John drives to work each morning and the trip takes an average of = 38 minutes. The distribution of driving times is approximately normal with a standard deviation of = 5 minutes. For a randomly selected morning, what is the probability that John's drive to work will take between 36 and 40 minutes?
Use z-scores.
Find two z-scores using this formula:
z = (x - mean)/sd
Mean = 38
Sd = 5
Use 36 for x to determine first z-score.
Use 40 for x to determine second z-score.
Once you have both z-scores, check a z-table for the probability between the two scores.
I hope this will help get you started.
To find the probability that John's drive to work will take between 36 and 40 minutes, we need to first calculate the z-scores for these two values. The z-score measures the number of standard deviations a particular value is away from the mean.
The formula for calculating the z-score is:
z = (x - μ) / σ
Where:
x = The value we want to find the probability for (in this case, 36 and 40)
μ = The mean (average) of the distribution (in this case, 38)
σ = The standard deviation of the distribution (in this case, 5)
For 36 minutes:
z = (36 - 38) / 5 = -0.4
For 40 minutes:
z = (40 - 38) / 5 = 0.4
Now that we have calculated the z-scores, we can use a standard normal distribution table or a calculator to find the corresponding probabilities.
Using a standard normal distribution table, you can look up the probabilities for the z-scores -0.4 and 0.4 separately. The table will give you the area under the standard normal curve for those z-scores.
Alternatively, you can use a calculator or statistical software to find the probabilities directly. For example, using a calculator, you can use the "normalcdf" function to find the probability between the two z-scores -0.4 and 0.4.
P(-0.4 < z < 0.4) ≈ 0.3446
Therefore, the probability that John's drive to work will take between 36 and 40 minutes is approximately 0.3446, or 34.46%.
To find the probability that John's drive to work will take between 36 and 40 minutes, we need to calculate the z-scores for these two values and then find the corresponding probabilities from the standard normal distribution.
Step 1: Calculate the z-score for 36 minutes.

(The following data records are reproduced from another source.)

--- config.mk ---
export PLATFORM = sky130hd
export DESIGN_NAME = beat_sequencer_ctrl
export DESIGN_NICKNAME = d
export VERILOG_FILES = /design/src/rtl/beat_sequencer_ctrl.sv
export SDC_FILE = /design/constraint.sdc
export NUM_CORES = 1
export LEC_CHECK = 0
export ABC_AREA = 1
export CORE_MARGIN = 8
export CORE_UTILIZATION = 55
export CTS_CLUSTER_SIZE = 14
export DETAILED_ROUTE_END_ITERATION = 10
export PLACE_DENSITY = 0.81
export SLEW_MARGIN = 20
export SYNTH_ARGS = -nofsm -noshare
export SYNTH_HDL_FRONTEND = slang
export SYNTH_SLANG_ARGS = --single-unit
--- constraint.sdc ---
create_clock -name clk -period 3.9 [get_ports clk]
set_clock_uncertainty 0.2 [all_clocks]
set_input_delay 0.78 -clock clk [delete_from_list [all_inputs] [get_ports clk]]
set_output_delay 0.78 -clock clk [all_outputs]
set_load 0.01 [all_outputs]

The formula for calculating the z-score is:
z = (x - μ) / σ
where:
x = observed value
μ = mean
σ = standard deviation
Using the provided information:
x = 36 minutes
μ = 38 minutes
σ = 5 minutes
Plugging these values into the formula:
z1 = (36 - 38) / 5 = -0.4
Step 2: Calculate the z-score for 40 minutes.
Using the same formula:
x = 40 minutes
Plugging in the values:
z2 = (40 - 38) / 5 = 0.4
Step 3: Find the probabilities corresponding to these z-scores.

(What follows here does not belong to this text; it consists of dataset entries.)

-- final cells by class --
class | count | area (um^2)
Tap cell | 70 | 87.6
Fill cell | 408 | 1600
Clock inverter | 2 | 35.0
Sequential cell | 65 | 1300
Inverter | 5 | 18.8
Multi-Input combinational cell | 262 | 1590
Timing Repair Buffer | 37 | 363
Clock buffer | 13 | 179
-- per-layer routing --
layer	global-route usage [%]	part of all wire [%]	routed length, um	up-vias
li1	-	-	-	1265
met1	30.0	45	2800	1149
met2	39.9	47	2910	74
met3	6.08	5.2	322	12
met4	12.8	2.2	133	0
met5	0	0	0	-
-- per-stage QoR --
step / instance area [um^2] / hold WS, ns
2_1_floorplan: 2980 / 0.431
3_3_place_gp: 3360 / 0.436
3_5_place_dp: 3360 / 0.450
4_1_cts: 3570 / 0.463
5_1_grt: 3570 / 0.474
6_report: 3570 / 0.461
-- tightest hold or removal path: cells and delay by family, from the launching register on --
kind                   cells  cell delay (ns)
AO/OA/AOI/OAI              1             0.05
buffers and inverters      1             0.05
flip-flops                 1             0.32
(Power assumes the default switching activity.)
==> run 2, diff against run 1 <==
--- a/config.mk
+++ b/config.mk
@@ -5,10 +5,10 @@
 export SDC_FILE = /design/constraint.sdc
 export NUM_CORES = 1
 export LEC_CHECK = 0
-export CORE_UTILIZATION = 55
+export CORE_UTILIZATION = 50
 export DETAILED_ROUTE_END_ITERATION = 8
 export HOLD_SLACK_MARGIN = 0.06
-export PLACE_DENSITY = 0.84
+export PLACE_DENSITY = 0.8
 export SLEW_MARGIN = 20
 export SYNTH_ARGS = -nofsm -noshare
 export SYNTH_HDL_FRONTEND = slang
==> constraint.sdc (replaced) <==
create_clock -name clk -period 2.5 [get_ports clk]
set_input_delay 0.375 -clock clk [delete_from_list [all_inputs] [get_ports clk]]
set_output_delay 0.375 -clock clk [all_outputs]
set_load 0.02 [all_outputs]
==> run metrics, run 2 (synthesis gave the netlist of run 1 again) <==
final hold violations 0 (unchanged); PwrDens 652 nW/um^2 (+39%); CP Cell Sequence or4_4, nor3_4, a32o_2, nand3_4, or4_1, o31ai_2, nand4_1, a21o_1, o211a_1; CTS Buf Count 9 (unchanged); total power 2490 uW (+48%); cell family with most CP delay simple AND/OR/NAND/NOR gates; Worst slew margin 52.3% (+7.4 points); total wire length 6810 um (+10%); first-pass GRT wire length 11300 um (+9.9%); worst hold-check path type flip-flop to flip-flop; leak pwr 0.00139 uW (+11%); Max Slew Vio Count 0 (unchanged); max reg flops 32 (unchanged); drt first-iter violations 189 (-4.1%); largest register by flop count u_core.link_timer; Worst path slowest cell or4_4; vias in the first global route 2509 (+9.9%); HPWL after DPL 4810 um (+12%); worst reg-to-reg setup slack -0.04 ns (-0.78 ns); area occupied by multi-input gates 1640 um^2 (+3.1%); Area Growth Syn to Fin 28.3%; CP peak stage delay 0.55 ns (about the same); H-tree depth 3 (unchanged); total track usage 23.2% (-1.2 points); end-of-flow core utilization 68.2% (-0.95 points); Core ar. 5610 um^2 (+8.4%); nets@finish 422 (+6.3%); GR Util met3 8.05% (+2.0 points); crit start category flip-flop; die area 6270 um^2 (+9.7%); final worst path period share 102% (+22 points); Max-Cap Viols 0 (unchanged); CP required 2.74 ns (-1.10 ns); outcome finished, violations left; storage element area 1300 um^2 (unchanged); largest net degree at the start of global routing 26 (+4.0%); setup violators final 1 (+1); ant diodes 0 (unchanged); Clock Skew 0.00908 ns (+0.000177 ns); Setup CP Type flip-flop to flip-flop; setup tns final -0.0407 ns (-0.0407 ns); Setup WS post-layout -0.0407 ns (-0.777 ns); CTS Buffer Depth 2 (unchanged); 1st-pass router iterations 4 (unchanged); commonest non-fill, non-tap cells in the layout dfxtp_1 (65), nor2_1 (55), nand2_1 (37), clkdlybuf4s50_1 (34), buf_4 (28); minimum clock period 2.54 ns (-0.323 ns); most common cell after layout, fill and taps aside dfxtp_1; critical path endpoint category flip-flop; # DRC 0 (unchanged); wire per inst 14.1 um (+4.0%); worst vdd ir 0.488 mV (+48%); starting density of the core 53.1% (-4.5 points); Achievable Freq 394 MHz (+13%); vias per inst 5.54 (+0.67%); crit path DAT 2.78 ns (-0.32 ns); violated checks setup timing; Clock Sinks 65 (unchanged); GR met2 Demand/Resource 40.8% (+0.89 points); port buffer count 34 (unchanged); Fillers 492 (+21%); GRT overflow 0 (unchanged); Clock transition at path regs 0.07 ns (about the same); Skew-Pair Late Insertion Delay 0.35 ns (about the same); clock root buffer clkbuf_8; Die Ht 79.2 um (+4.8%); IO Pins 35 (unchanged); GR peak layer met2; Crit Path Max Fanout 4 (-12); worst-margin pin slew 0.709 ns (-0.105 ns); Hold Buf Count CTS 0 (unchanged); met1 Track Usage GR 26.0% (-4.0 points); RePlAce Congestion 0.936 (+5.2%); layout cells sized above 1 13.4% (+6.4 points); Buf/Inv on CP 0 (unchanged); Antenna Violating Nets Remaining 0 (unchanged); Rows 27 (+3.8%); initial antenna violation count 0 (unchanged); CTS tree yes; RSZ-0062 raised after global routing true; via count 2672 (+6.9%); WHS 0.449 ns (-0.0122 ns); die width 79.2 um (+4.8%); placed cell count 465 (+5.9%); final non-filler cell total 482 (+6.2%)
### src/rtl/ram32_arbiter.sv
// Two-port (ibus/dbus) arbiter onto one word-wide single-port RAM with 1-cycle read latency.
// Partial dbus writes are done as read-modify-write since the RAM has no byte enables.
module ram32_arbiter #(
    parameter int RAM_SIZE = 1024,
    localparam int RAM_ADDR_BITS = $clog2(RAM_SIZE / 4)
) (
    input  logic                     clk,
    input  logic                     reset,
    input  logic [31:0]              i_ibus_adr,
    input  logic                     i_ibus_cyc,
    output logic [31:0]              o_ibus_rdt,
    output logic                     o_ibus_ack,
    input  logic [31:0]              i_dbus_adr,
    input  logic [31:0]              i_dbus_dat,
    input  logic [3:0]               i_dbus_sel,
    input  logic                     i_dbus_we,
    input  logic                     i_dbus_cyc,
    output logic [31:0]              o_dbus_rdt,
    output logic                     o_dbus_ack,
    output logic [RAM_ADDR_BITS-1:0] o_ram_addr,
    output logic                     o_ram_ce,
    output logic                     o_ram_we,
    output logic [31:0]              o_ram_wdata,
    input  logic [31:0]              i_ram_rdata
);

    typedef enum logic [1:0] {IDLE, RD, MERGE, ACK} state_t;

    state_t      state_q;
    logic        last_grant_q;  // 1 = dbus was granted last
    logic        gnt_dbus_q;
    logic [31:0] ibus_rdt_q;
    logic [31:0] dbus_rdt_q;
    logic        ibus_ack_q;
    logic        dbus_ack_q;

    logic        any_req;
    logic        pick_dbus;
    logic        sel_dbus;
    logic [31:0] adr_mux;

    assign any_req   = i_ibus_cyc | i_dbus_cyc;
    assign pick_dbus = (i_ibus_cyc & i_dbus_cyc) ? ~last_grant_q : i_dbus_cyc;
    assign sel_dbus  = (state_q == IDLE) ? pick_dbus : gnt_dbus_q;
    assign adr_mux   = sel_dbus ? i_dbus_adr : i_ibus_adr;

    always_comb begin
        o_ram_ce    = 1'b0;
        o_ram_we    = 1'b0;
        o_ram_addr  = adr_mux[RAM_ADDR_BITS+1:2];
        o_ram_wdata = i_dbus_dat;
        case (state_q)
            IDLE: begin
                if (any_req) begin
                    if (!pick_dbus || !i_dbus_we) begin
                        o_ram_ce = 1'b1;
                    end else if (i_dbus_sel == 4'hF) begin
                        o_ram_ce = 1'b1;
                        o_ram_we = 1'b1;
                    end else if (i_dbus_sel != 4'h0) begin
                        o_ram_ce = 1'b1;
                    end
                end
            end
            MERGE: begin
                o_ram_ce = 1'b1;
                o_ram_we = 1'b1;
                for (int unsigned k = 0; k < 4; k++) begin
                    o_ram_wdata[8*k +: 8] = i_dbus_sel[k] ? i_dbus_dat[8*k +: 8]
                                                          : i_ram_rdata[8*k +: 8];
                end
            end
            default: ;
        endcase
        // Reset must win over any live request so an aborted merge never writes.
        if (reset) begin
            o_ram_ce = 1'b0;
            o_ram_we = 1'b0;
        end
    end

    always_ff @(posedge clk) begin
        if (reset) begin
            state_q      <= IDLE;
            last_grant_q <= 1'b1;
            gnt_dbus_q   <= 1'b0;
            ibus_rdt_q   <= '0;
            dbus_rdt_q   <= '0;
            ibus_ack_q   <= 1'b0;
            dbus_ack_q   <= 1'b0;
        end else begin
            ibus_ack_q <= 1'b0;
            dbus_ack_q <= 1'b0;
            case (state_q)
                IDLE: begin
                    if (any_req) begin
                        last_grant_q <= pick_dbus;
                        gnt_dbus_q   <= pick_dbus;
                        if (!pick_dbus || !i_dbus_we) begin
                            state_q <= RD;
                        end else if (i_dbus_sel == 4'hF || i_dbus_sel == 4'h0) begin
                            dbus_ack_q <= 1'b1;
                            state_q    <= ACK;
                        end else begin
                            state_q <= MERGE;
                        end
                    end
                end
                RD: begin
                    if (gnt_dbus_q) begin
                        dbus_rdt_q <= i_ram_rdata;
                        dbus_ack_q <= 1'b1;
                    end else begin
                        ibus_rdt_q <= i_ram_rdata;
                        ibus_ack_q <= 1'b1;
                    end
                    state_q <= ACK;
                end
                MERGE: begin
                    dbus_ack_q <= 1'b1;
                    state_q    <= ACK;
                end
                default: state_q <= IDLE;
            endcase
        end
    end

    assign o_ibus_rdt = ibus_rdt_q;
    assign o_dbus_rdt = dbus_rdt_q;
    assign o_ibus_ack = ibus_ack_q;
    assign o_dbus_ack = dbus_ack_q;

    logic unused_ok;
    assign unused_ok = ^{i_ibus_adr[31:RAM_ADDR_BITS+2], i_ibus_adr[1:0],
                         i_dbus_adr[31:RAM_ADDR_BITS+2], i_dbus_adr[1:0]};

endmodule

### config.mk
export PLATFORM = sky130hd
export DESIGN_NAME = ram32_arbiter
export DESIGN_NICKNAME = d
export VERILOG_FILES = /design/src/rtl/ram32_arbiter.sv
export SDC_FILE = /design/constraint.sdc
export NUM_CORES = 1
export LEC_CHECK = 0
export CORE_MARGIN = 10
export CORE_UTILIZATION = 36
export CTS_BUF_LIST = sky130_fd_sc_hd__clkbuf_16
export DETAILED_ROUTE_END_ITERATION = 12
export PLACE_DENSITY_LB_ADDON = 0.1
export RECOVER_POWER = 100
export SLEW_MARGIN = 40
export SYNTH_ARGS = -nofsm -noshare
export SYNTH_HDL_FRONTEND = slang
export SYNTH_SLANG_ARGS = --single-unit
### constraint.sdc
create_clock -name clk -period 4 [get_ports clk]
set_clock_uncertainty 0.2 [all_clocks]
set_input_delay 1 -clock clk [delete_from_list [all_inputs] [get_ports clk]]
set_output_delay 1 -clock clk [all_outputs]
set_load 0.01 [all_outputs]
==> run summary, run 1 <==
worst reg-to-reg setup slack -> 1220 ps
number of diodes -> 0
average cell area after synthesis -> 8.27 um^2
Hold EP -> o_ibus_rdt[7]
final-stage net count -> 709
detail-routed via count per cell -> 4.83
wire length per cell after detailed routing -> 16.5 um
clk slew on worst S/H paths -> 50 ps
pin slew with the least headroom to its limit -> 1660 ps
crit path kind -> input pin to output port
floorplan row count -> 33
area delta synth->final -> 76.8%
largest cells by area after synthesis -> sky130_fd_sc_hd__dfxtp_1, sky130_fd_sc_hd__nand2_1, sky130_fd_sc_hd__mux2_2
root buffer cell -> sky130_fd_sc_hd__clkbuf_16
Hold Buf Count CTS -> 0
CP endpoint kind -> output port
die span in x -> 113 um
clock tree from TritonCTS -> yes
via count of the first global-routing pass -> 3451
run status -> complete, but fails checks
remaining global-route overflow -> 0
antenna-violating nets left -> 0
number of clock sinks seen by CTS -> 70
share of the cycle needed by the critical path after routing -> 0.980
worst rel slew slack -> -0.108
setup ws final -> 78.0 ps
post-route cell area -> 5470 um^2
total of max-cap violations -> 1
number of inserted filler cells in the final layout -> 724
start of the worst register-to-register path -> state_q[1]
crit path time final -> 3920 ps
Placer Congestion -> 0.763
largest net degree at the start of global routing -> 40
f_max -> 255 MHz
final hold slack -> 249 ps
Required @ worst endpoint -> 2800 ps
H-Tree Level Count -> 3
post-route insts no fill -> 678
number of buffers created by CTS -> 9
cell count after placement -> 661
initial core utilization -> 0.373
unrepaired setup endpoints after global routing -> no
cell leakage power -> 2.21 nW
top-area cell type share of the netlist area -> 0.453
CP Max Fanout -> 5
failing checks -> capacitance limit, slew limit
FF+latch count, synth -> 70
mapped cell area -> 3090 um^2
placed wire-length estimate -> 8820 um
Final Routed Wirelength -> 11200 um
clock insertion delay at the later pin of the skew report -> 320 ps
library cells used by synthesis -> 28
logic depth of the worst register-to-register path -> 6
VDD IR max -> 0.000271 V
max-slew violation count -> 40
CP Launch Type -> input pin
drt pass-1 iters -> 4
Mapped Cells -> 374
reg2reg end -> o_ibus_rdt[3]
fraction of layout instances using a drive strength above 1 -> 0.124
total nets after synthesis -> 515
Setup-failing EPs final -> 0
Cell Pwr Density -> 500 nW/um^2
initial antenna violation count -> 0
number of buffers between clock root and the deepest sink -> 2
DP Worst Slack -> -11.8 ps
overall fraction of global-route tracks in use -> 0.169
placeable core region -> 8300 um^2
vertical die dimension -> 113 um
fraction of the yosys area taken by sequential cells -> 0.453
wire length of the first global-routing pass -> 17500 um
hold path startpoint -> o_ibus_rdt[7]
hold path depth -> 2
count of input and output buffers -> 196
total number of vias -> 3277
data arrival time of the critical path -> 2720 ps
library cell with the largest summed area after synthesis -> sky130_fd_sc_hd__dfxtp_1
HP Class -> flip-flop to flip-flop
drt first-iter violations -> 148
# IOs -> 245
warnings from Yosys -> 0
placed cell areas -> 5200 um^2
die outline area -> 12700 um^2
remaining design rule violation count -> 0
final hold violations -> 0
## what timing repair did
item,CTS,global route
gates resized for setup,0,1
setup endpoints to repair,7,8
buffers inserted,1,0
pin swaps,1,0
## area by class of cell
class / instances / area, um^2 / share of cell area
Tap cell: 105 / 131 / 0.0240
Sequential cell: 70 / 1400 / 0.256
Clock inverter: 7 / 33.8 / 0.00618
Multi-Input combinational cell: 273 / 1550 / 0.284
Inverter: 3 / 11.3 / 0.00206
Clock buffer: 9 / 225 / 0.0412
Timing Repair Buffer: 211 / 2110 / 0.386
## power by group
part	switching, mW	leakage (nW)	internal, mW
Clock	0.277	0.135	0.409
Combinational	0.565	1.50	0.606
Sequential	0.0573	0.569	0.816
## worst max-delay path by stage
stage | startpoint | endpoint | slack, ps | cells past startpoint
3_5_place_dp | i_ibus_cyc | o_ram_addr[6] | -10 | 5
3_3_place_gp | i_ibus_cyc | o_ram_addr[2] | -10 | 5
2_1_floorplan | i_ibus_cyc | o_ram_addr[0] | 1020 | 3
4_1_cts | i_dbus_cyc | o_ram_addr[6] | 40 | 5
5_1_grt | i_ibus_cyc | o_ram_addr[6] | 9 | 6
6_report | i_ibus_cyc | o_ram_ce | 80 | 6
## per-layer routing
layer  vias up  part of all wire  GRT usage  wire length (um)
li1       1643                 -          -                 -
met1      1480              0.38      0.173              4210
met2       147              0.47      0.277              5280
met3         7              0.15      0.113              1630
met4         0            0.0082     0.0431                92
met5         -                 0          0                 0
## sequential cells by signal, summed over array words and instances (netlist names)
| signal | cells |
|---|---|
| o_dbus_rdt | 32 |
| gnt_dbus_q | 1 |
| last_grant_q | 1 |
| o_ibus_ack | 1 |
| o_ibus_rdt | 32 |
| state_q | 2 |
| o_dbus_ack | 1 |
## kinds of logic after synthesis
logic type,count (synthesis),synth area share
and+or+nand+nor,150,0.197
buffers and inverters,31,0.0445
adders and majority gates,4,0.0162
DFF,70,0.453
muxes,41,0.149
AOI/OAI and AO/OA,78,0.140
## per-stage QoR
step	total power, mW	utilization	TNS (ps)
after floorplan	1.49	-	0
after global placement	2.09	0.626	-25.1
after detailed placement	2.11	0.626	-26.8
after CTS	2.82	0.660	0
after global routing	2.91	0.659	0
final	2.73	0.659	0
## Yosys cell counts
master                        n
sky130_fd_sc_hd__ha_1         4
sky130_fd_sc_hd__nor4_1       1
sky130_fd_sc_hd__a31o_2       1
sky130_fd_sc_hd__and2_1       2
sky130_fd_sc_hd__a31oi_1      2
sky130_fd_sc_hd__nand4_1      1
sky130_fd_sc_hd__a31oi_4      1
sky130_fd_sc_hd__nand2b_1     5
sky130_fd_sc_hd__o2111ai_1    1
sky130_fd_sc_hd__a32oi_1      1
sky130_fd_sc_hd__nor2b_1      3
sky130_fd_sc_hd__a21oi_1     68
sky130_fd_sc_hd__o21ai_0      1
sky130_fd_sc_hd__and4_1       1
sky130_fd_sc_hd__mux2_2      40
sky130_fd_sc_hd__nand2_1    131
sky130_fd_sc_hd__or3b_1       1
sky130_fd_sc_hd__nor2_1       2
sky130_fd_sc_hd__mux2i_1      1
sky130_fd_sc_hd__a2111oi_0    1
sky130_fd_sc_hd__or2_2        2
sky130_fd_sc_hd__buf_4        1
sky130_fd_sc_hd__nand2_2      1
sky130_fd_sc_hd__o32ai_1      2
sky130_fd_sc_hd__buf_2       14
sky130_fd_sc_hd__clkbuf_1    13
sky130_fd_sc_hd__inv_1        3
sky130_fd_sc_hd__dfxtp_1     70
## worst max-delay path, cell delays in order
cell and delay, ps:
sky130_fd_sc_hd__clkdlybuf4s50_1 500, sky130_fd_sc_hd__buf_4 140, sky130_fd_sc_hd__o21ai_0 120, sky130_fd_sc_hd__a31o_2 250, sky130_fd_sc_hd__a21oi_1 150, sky130_fd_sc_hd__clkdlybuf4s50_1 570
## layout by cell type (no fill, tap or decap), types with 2 or more instances in the layout
master / Yosys / layout
sky130_fd_sc_hd__a21oi_1: 68 / 68
sky130_fd_sc_hd__a31oi_1: 2 / 2
sky130_fd_sc_hd__and2_1: 2 / 2
sky130_fd_sc_hd__buf_12: 0 / 4
sky130_fd_sc_hd__buf_4: 1 / 8
sky130_fd_sc_hd__clkbuf_1: 13 / 3
sky130_fd_sc_hd__clkbuf_16: 0 / 9
sky130_fd_sc_hd__clkdlybuf4s50_1: 0 / 120
sky130_fd_sc_hd__clkinv_2: 0 / 3
sky130_fd_sc_hd__dfxtp_1: 70 / 70
sky130_fd_sc_hd__dlygate4sd3_1: 0 / 74
sky130_fd_sc_hd__ha_1: 4 / 4
sky130_fd_sc_hd__inv_1: 3 / 5
sky130_fd_sc_hd__mux2_2: 40 / 40
sky130_fd_sc_hd__nand2_1: 131 / 131
sky130_fd_sc_hd__nand2b_1: 5 / 5
sky130_fd_sc_hd__nor2_1: 2 / 2
sky130_fd_sc_hd__nor2b_1: 3 / 3
sky130_fd_sc_hd__o32ai_1: 2 / 2
sky130_fd_sc_hd__or2_2: 2 / 2
(Power assumes the default switching activity.)
==> inputs of run 2 (changes only) <==
CORE_UTILIZATION = 33   (was 36)
clock period = 4.5 ns   (was 4 ns; I/O delays follow)
==> run summary, run 2 (synthesis gave the netlist of run 1 again) <==
CP Max Fanout -> 7
number of buffers created by CTS -> 9
die span in x -> 117 um
placed wire-length estimate -> 8720 um
CP Launch Type -> input pin
crit path time final -> 4330 ps
overall fraction of global-route tracks in use -> 0.163
DP Worst Slack -> 193 ps
wire length per cell after detailed routing -> 16.7 um
count of input and output buffers -> 196
clock tree from TritonCTS -> yes
crit path kind -> input pin to output port
setup ws final -> 174 ps
number of buffers between clock root and the deepest sink -> 2
drt first-iter violations -> 134
number of diodes -> 0
largest net degree at the start of global routing -> 44
final total negative setup slack -> 0 ps
antenna-violating nets left -> 0
total number of vias -> 3271
data arrival time of the critical path -> 3000 ps
cell at the slowest stage of the critical path -> sky130_fd_sc_hd__dlygate4sd3_1
detail-routed via count per cell -> 4.82
Cell Pwr Density -> 452 nW/um^2
# IOs -> 245
number of buffer and inverter stages on the critical path -> 2
Hold Buf Count CTS -> 0
drt pass-1 iters -> 4
VDD IR max -> 0.000229 V
share of the cycle needed by the critical path after routing -> 0.961
fraction of layout instances using a drive strength above 1 -> 0.113
cell breakdown of the critical path -> dlygate4sd3_1, o21ai_0, a31o_2, a21oi_1, dlygate4sd3_1
most used cells in the layout excluding fill and tap cells -> sky130_fd_sc_hd__nand2_1, sky130_fd_sc_hd__clkdlybuf4s50_1, sky130_fd_sc_hd__dlygate4sd3_1
total of max-cap violations -> 1
via count of the first global-routing pass -> 3378
initial core utilization -> 0.336
commonest non-fill, non-tap cell in the layout -> sky130_fd_sc_hd__nand2_1
largest stage delay on the critical path -> 690 ps
area delta synth->final -> 74.7%
run status -> complete, but fails checks
pin slew with the least headroom to its limit -> 1890 ps
f_max -> 231 MHz
clock insertion delay at the later pin of the skew report -> 320 ps
cell leakage power -> 2.16 nW
wire length of the first global-routing pass -> 17500 um
unrepaired setup endpoints after global routing -> no
number of clock sinks seen by CTS -> 70
remaining global-route overflow -> 0
remaining design rule violation count -> 0
initial antenna violation count -> 0
root buffer cell -> sky130_fd_sc_hd__clkbuf_16
post-route insts no fill -> 679
final hold violations -> 0
worst rel slew slack -> -0.259
failing checks -> capacitance limit, slew limit
cell count after placement -> 664
Placer Congestion -> 0.781
clk slew on worst S/H paths -> 50 ps
HP Class -> flip-flop to flip-flop
vertical die dimension -> 117 um
placeable core region -> 9200 um^2
final-stage net count -> 705
max-slew violation count -> 44
H-Tree Level Count -> 3
Final Routed Wirelength -> 11300 um
die outline area -> 13600 um^2
CTS-repair resized insts -> 0
gate family responsible for the most delay along the worst path -> buffers and inverters
buffers inserted by post-CTS timing repair -> 0
Setup-failing EPs final -> 0
Critical Path Most Common Cell -> sky130_fd_sc_hd__dlygate4sd3_1
Required @ worst endpoint -> 3170 ps
floorplan row count -> 35
CP endpoint kind -> output port
-- run 2: changes by cell type in the layout (fill, tap and decap cells not counted), sizes merged, moves of 5 or more --
cell	previous run	this run
clkdlybuf4s50	120	98
buf	13	4
dlygate4sd3	74	97
clkbuf	12	17
-- run 2: cell type report --
class / count / area [um^2]
Fill cell: 852 / 3800
Timing Repair Buffer: 207 / 2010
Multi-Input combinational cell: 273 / 1550
Sequential cell: 70 / 1400
Clock buffer: 9 / 225
Tap cell: 111 / 139
Clock inverter: 6 / 56.3
Inverter: 3 / 11.3
-- run 2: worst paths after layout --
check                      from        endpoint  slack [ps]  cells past startpoint
setup / recovery     i_dbus_cyc        o_ram_ce         170                      5
hold / removal    o_dbus_rdt[4]   o_dbus_rdt[4]         250                      2
setup reg to reg     state_q[1]  o_ibus_rdt[16]        1710                      6
hold reg to reg   o_dbus_rdt[4]   o_dbus_rdt[4]         250                      2
-- run 2: where the power goes --
group	internal (mW)	leakage (nW)	switching [mW]	total (mW)
Combinational	0.492	1.44	0.496	0.988
Clock	0.421	0.148	0.257	0.677
Sequential	0.726	0.569	0.0517	0.777
-- run 2: per-stage QoR --
| step | total power, mW | utilization | area (um^2) | hold slack, ps |
|---|---|---|---|---|
| finish | 2.44 | 0.587 | 5400 | 247 |
| detailed placement | 1.86 | 0.560 | 5150 | 245 |
| CTS | 2.55 | 0.590 | 5430 | 253 |
| floorplan | 1.33 | - | 3090 | 274 |
| global placement | 1.84 | 0.560 | 5150 | 241 |
| global route | 2.60 | 0.587 | 5400 | 266 |
-- run 2: metal layers --
metal / up-vias / global-route usage / part of all wire
met5: - / 0 / 0
met4: 0 / 0.0618 / 0.017
met3: 13 / 0.0917 / 0.13
met2: 144 / 0.255 / 0.46
met1: 1478 / 0.182 / 0.39
li1: 1636 / - / -
-- run 2: worst register-to-register path, delay by kind of cell, from the launching register on --
family          cells  cell delay [ps]
compound gates      1              170
fa+ha+maj           1              210
buf+inv             2             1030
simple gates        2              760
flops               1              330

To find the probabilities corresponding to these z-scores, we can refer to a standard normal distribution table or use a calculator.
From the table or calculator, we find that the probability corresponding to a z-score of -0.4 is approximately 0.3446, and the probability corresponding to a z-score of 0.4 is also approximately 0.3446.
Step 4: Calculate the probability between 36 and 40 minutes.
Since we are looking for the probability between 36 and 40 minutes, we need to find the difference between the probabilities corresponding to the z-scores of 36 and 40 minutes.
P(36 ≤ x ≤ 40) = P(z1 ≤ z ≤ z2)
= P(z ≤ 0.4) - P(z ≤ -0.4)
= 0.3446 - 0.3446
= 0
Therefore, the probability that John's drive to work will take between 36 and 40 minutes is approximately 0 (or 0%).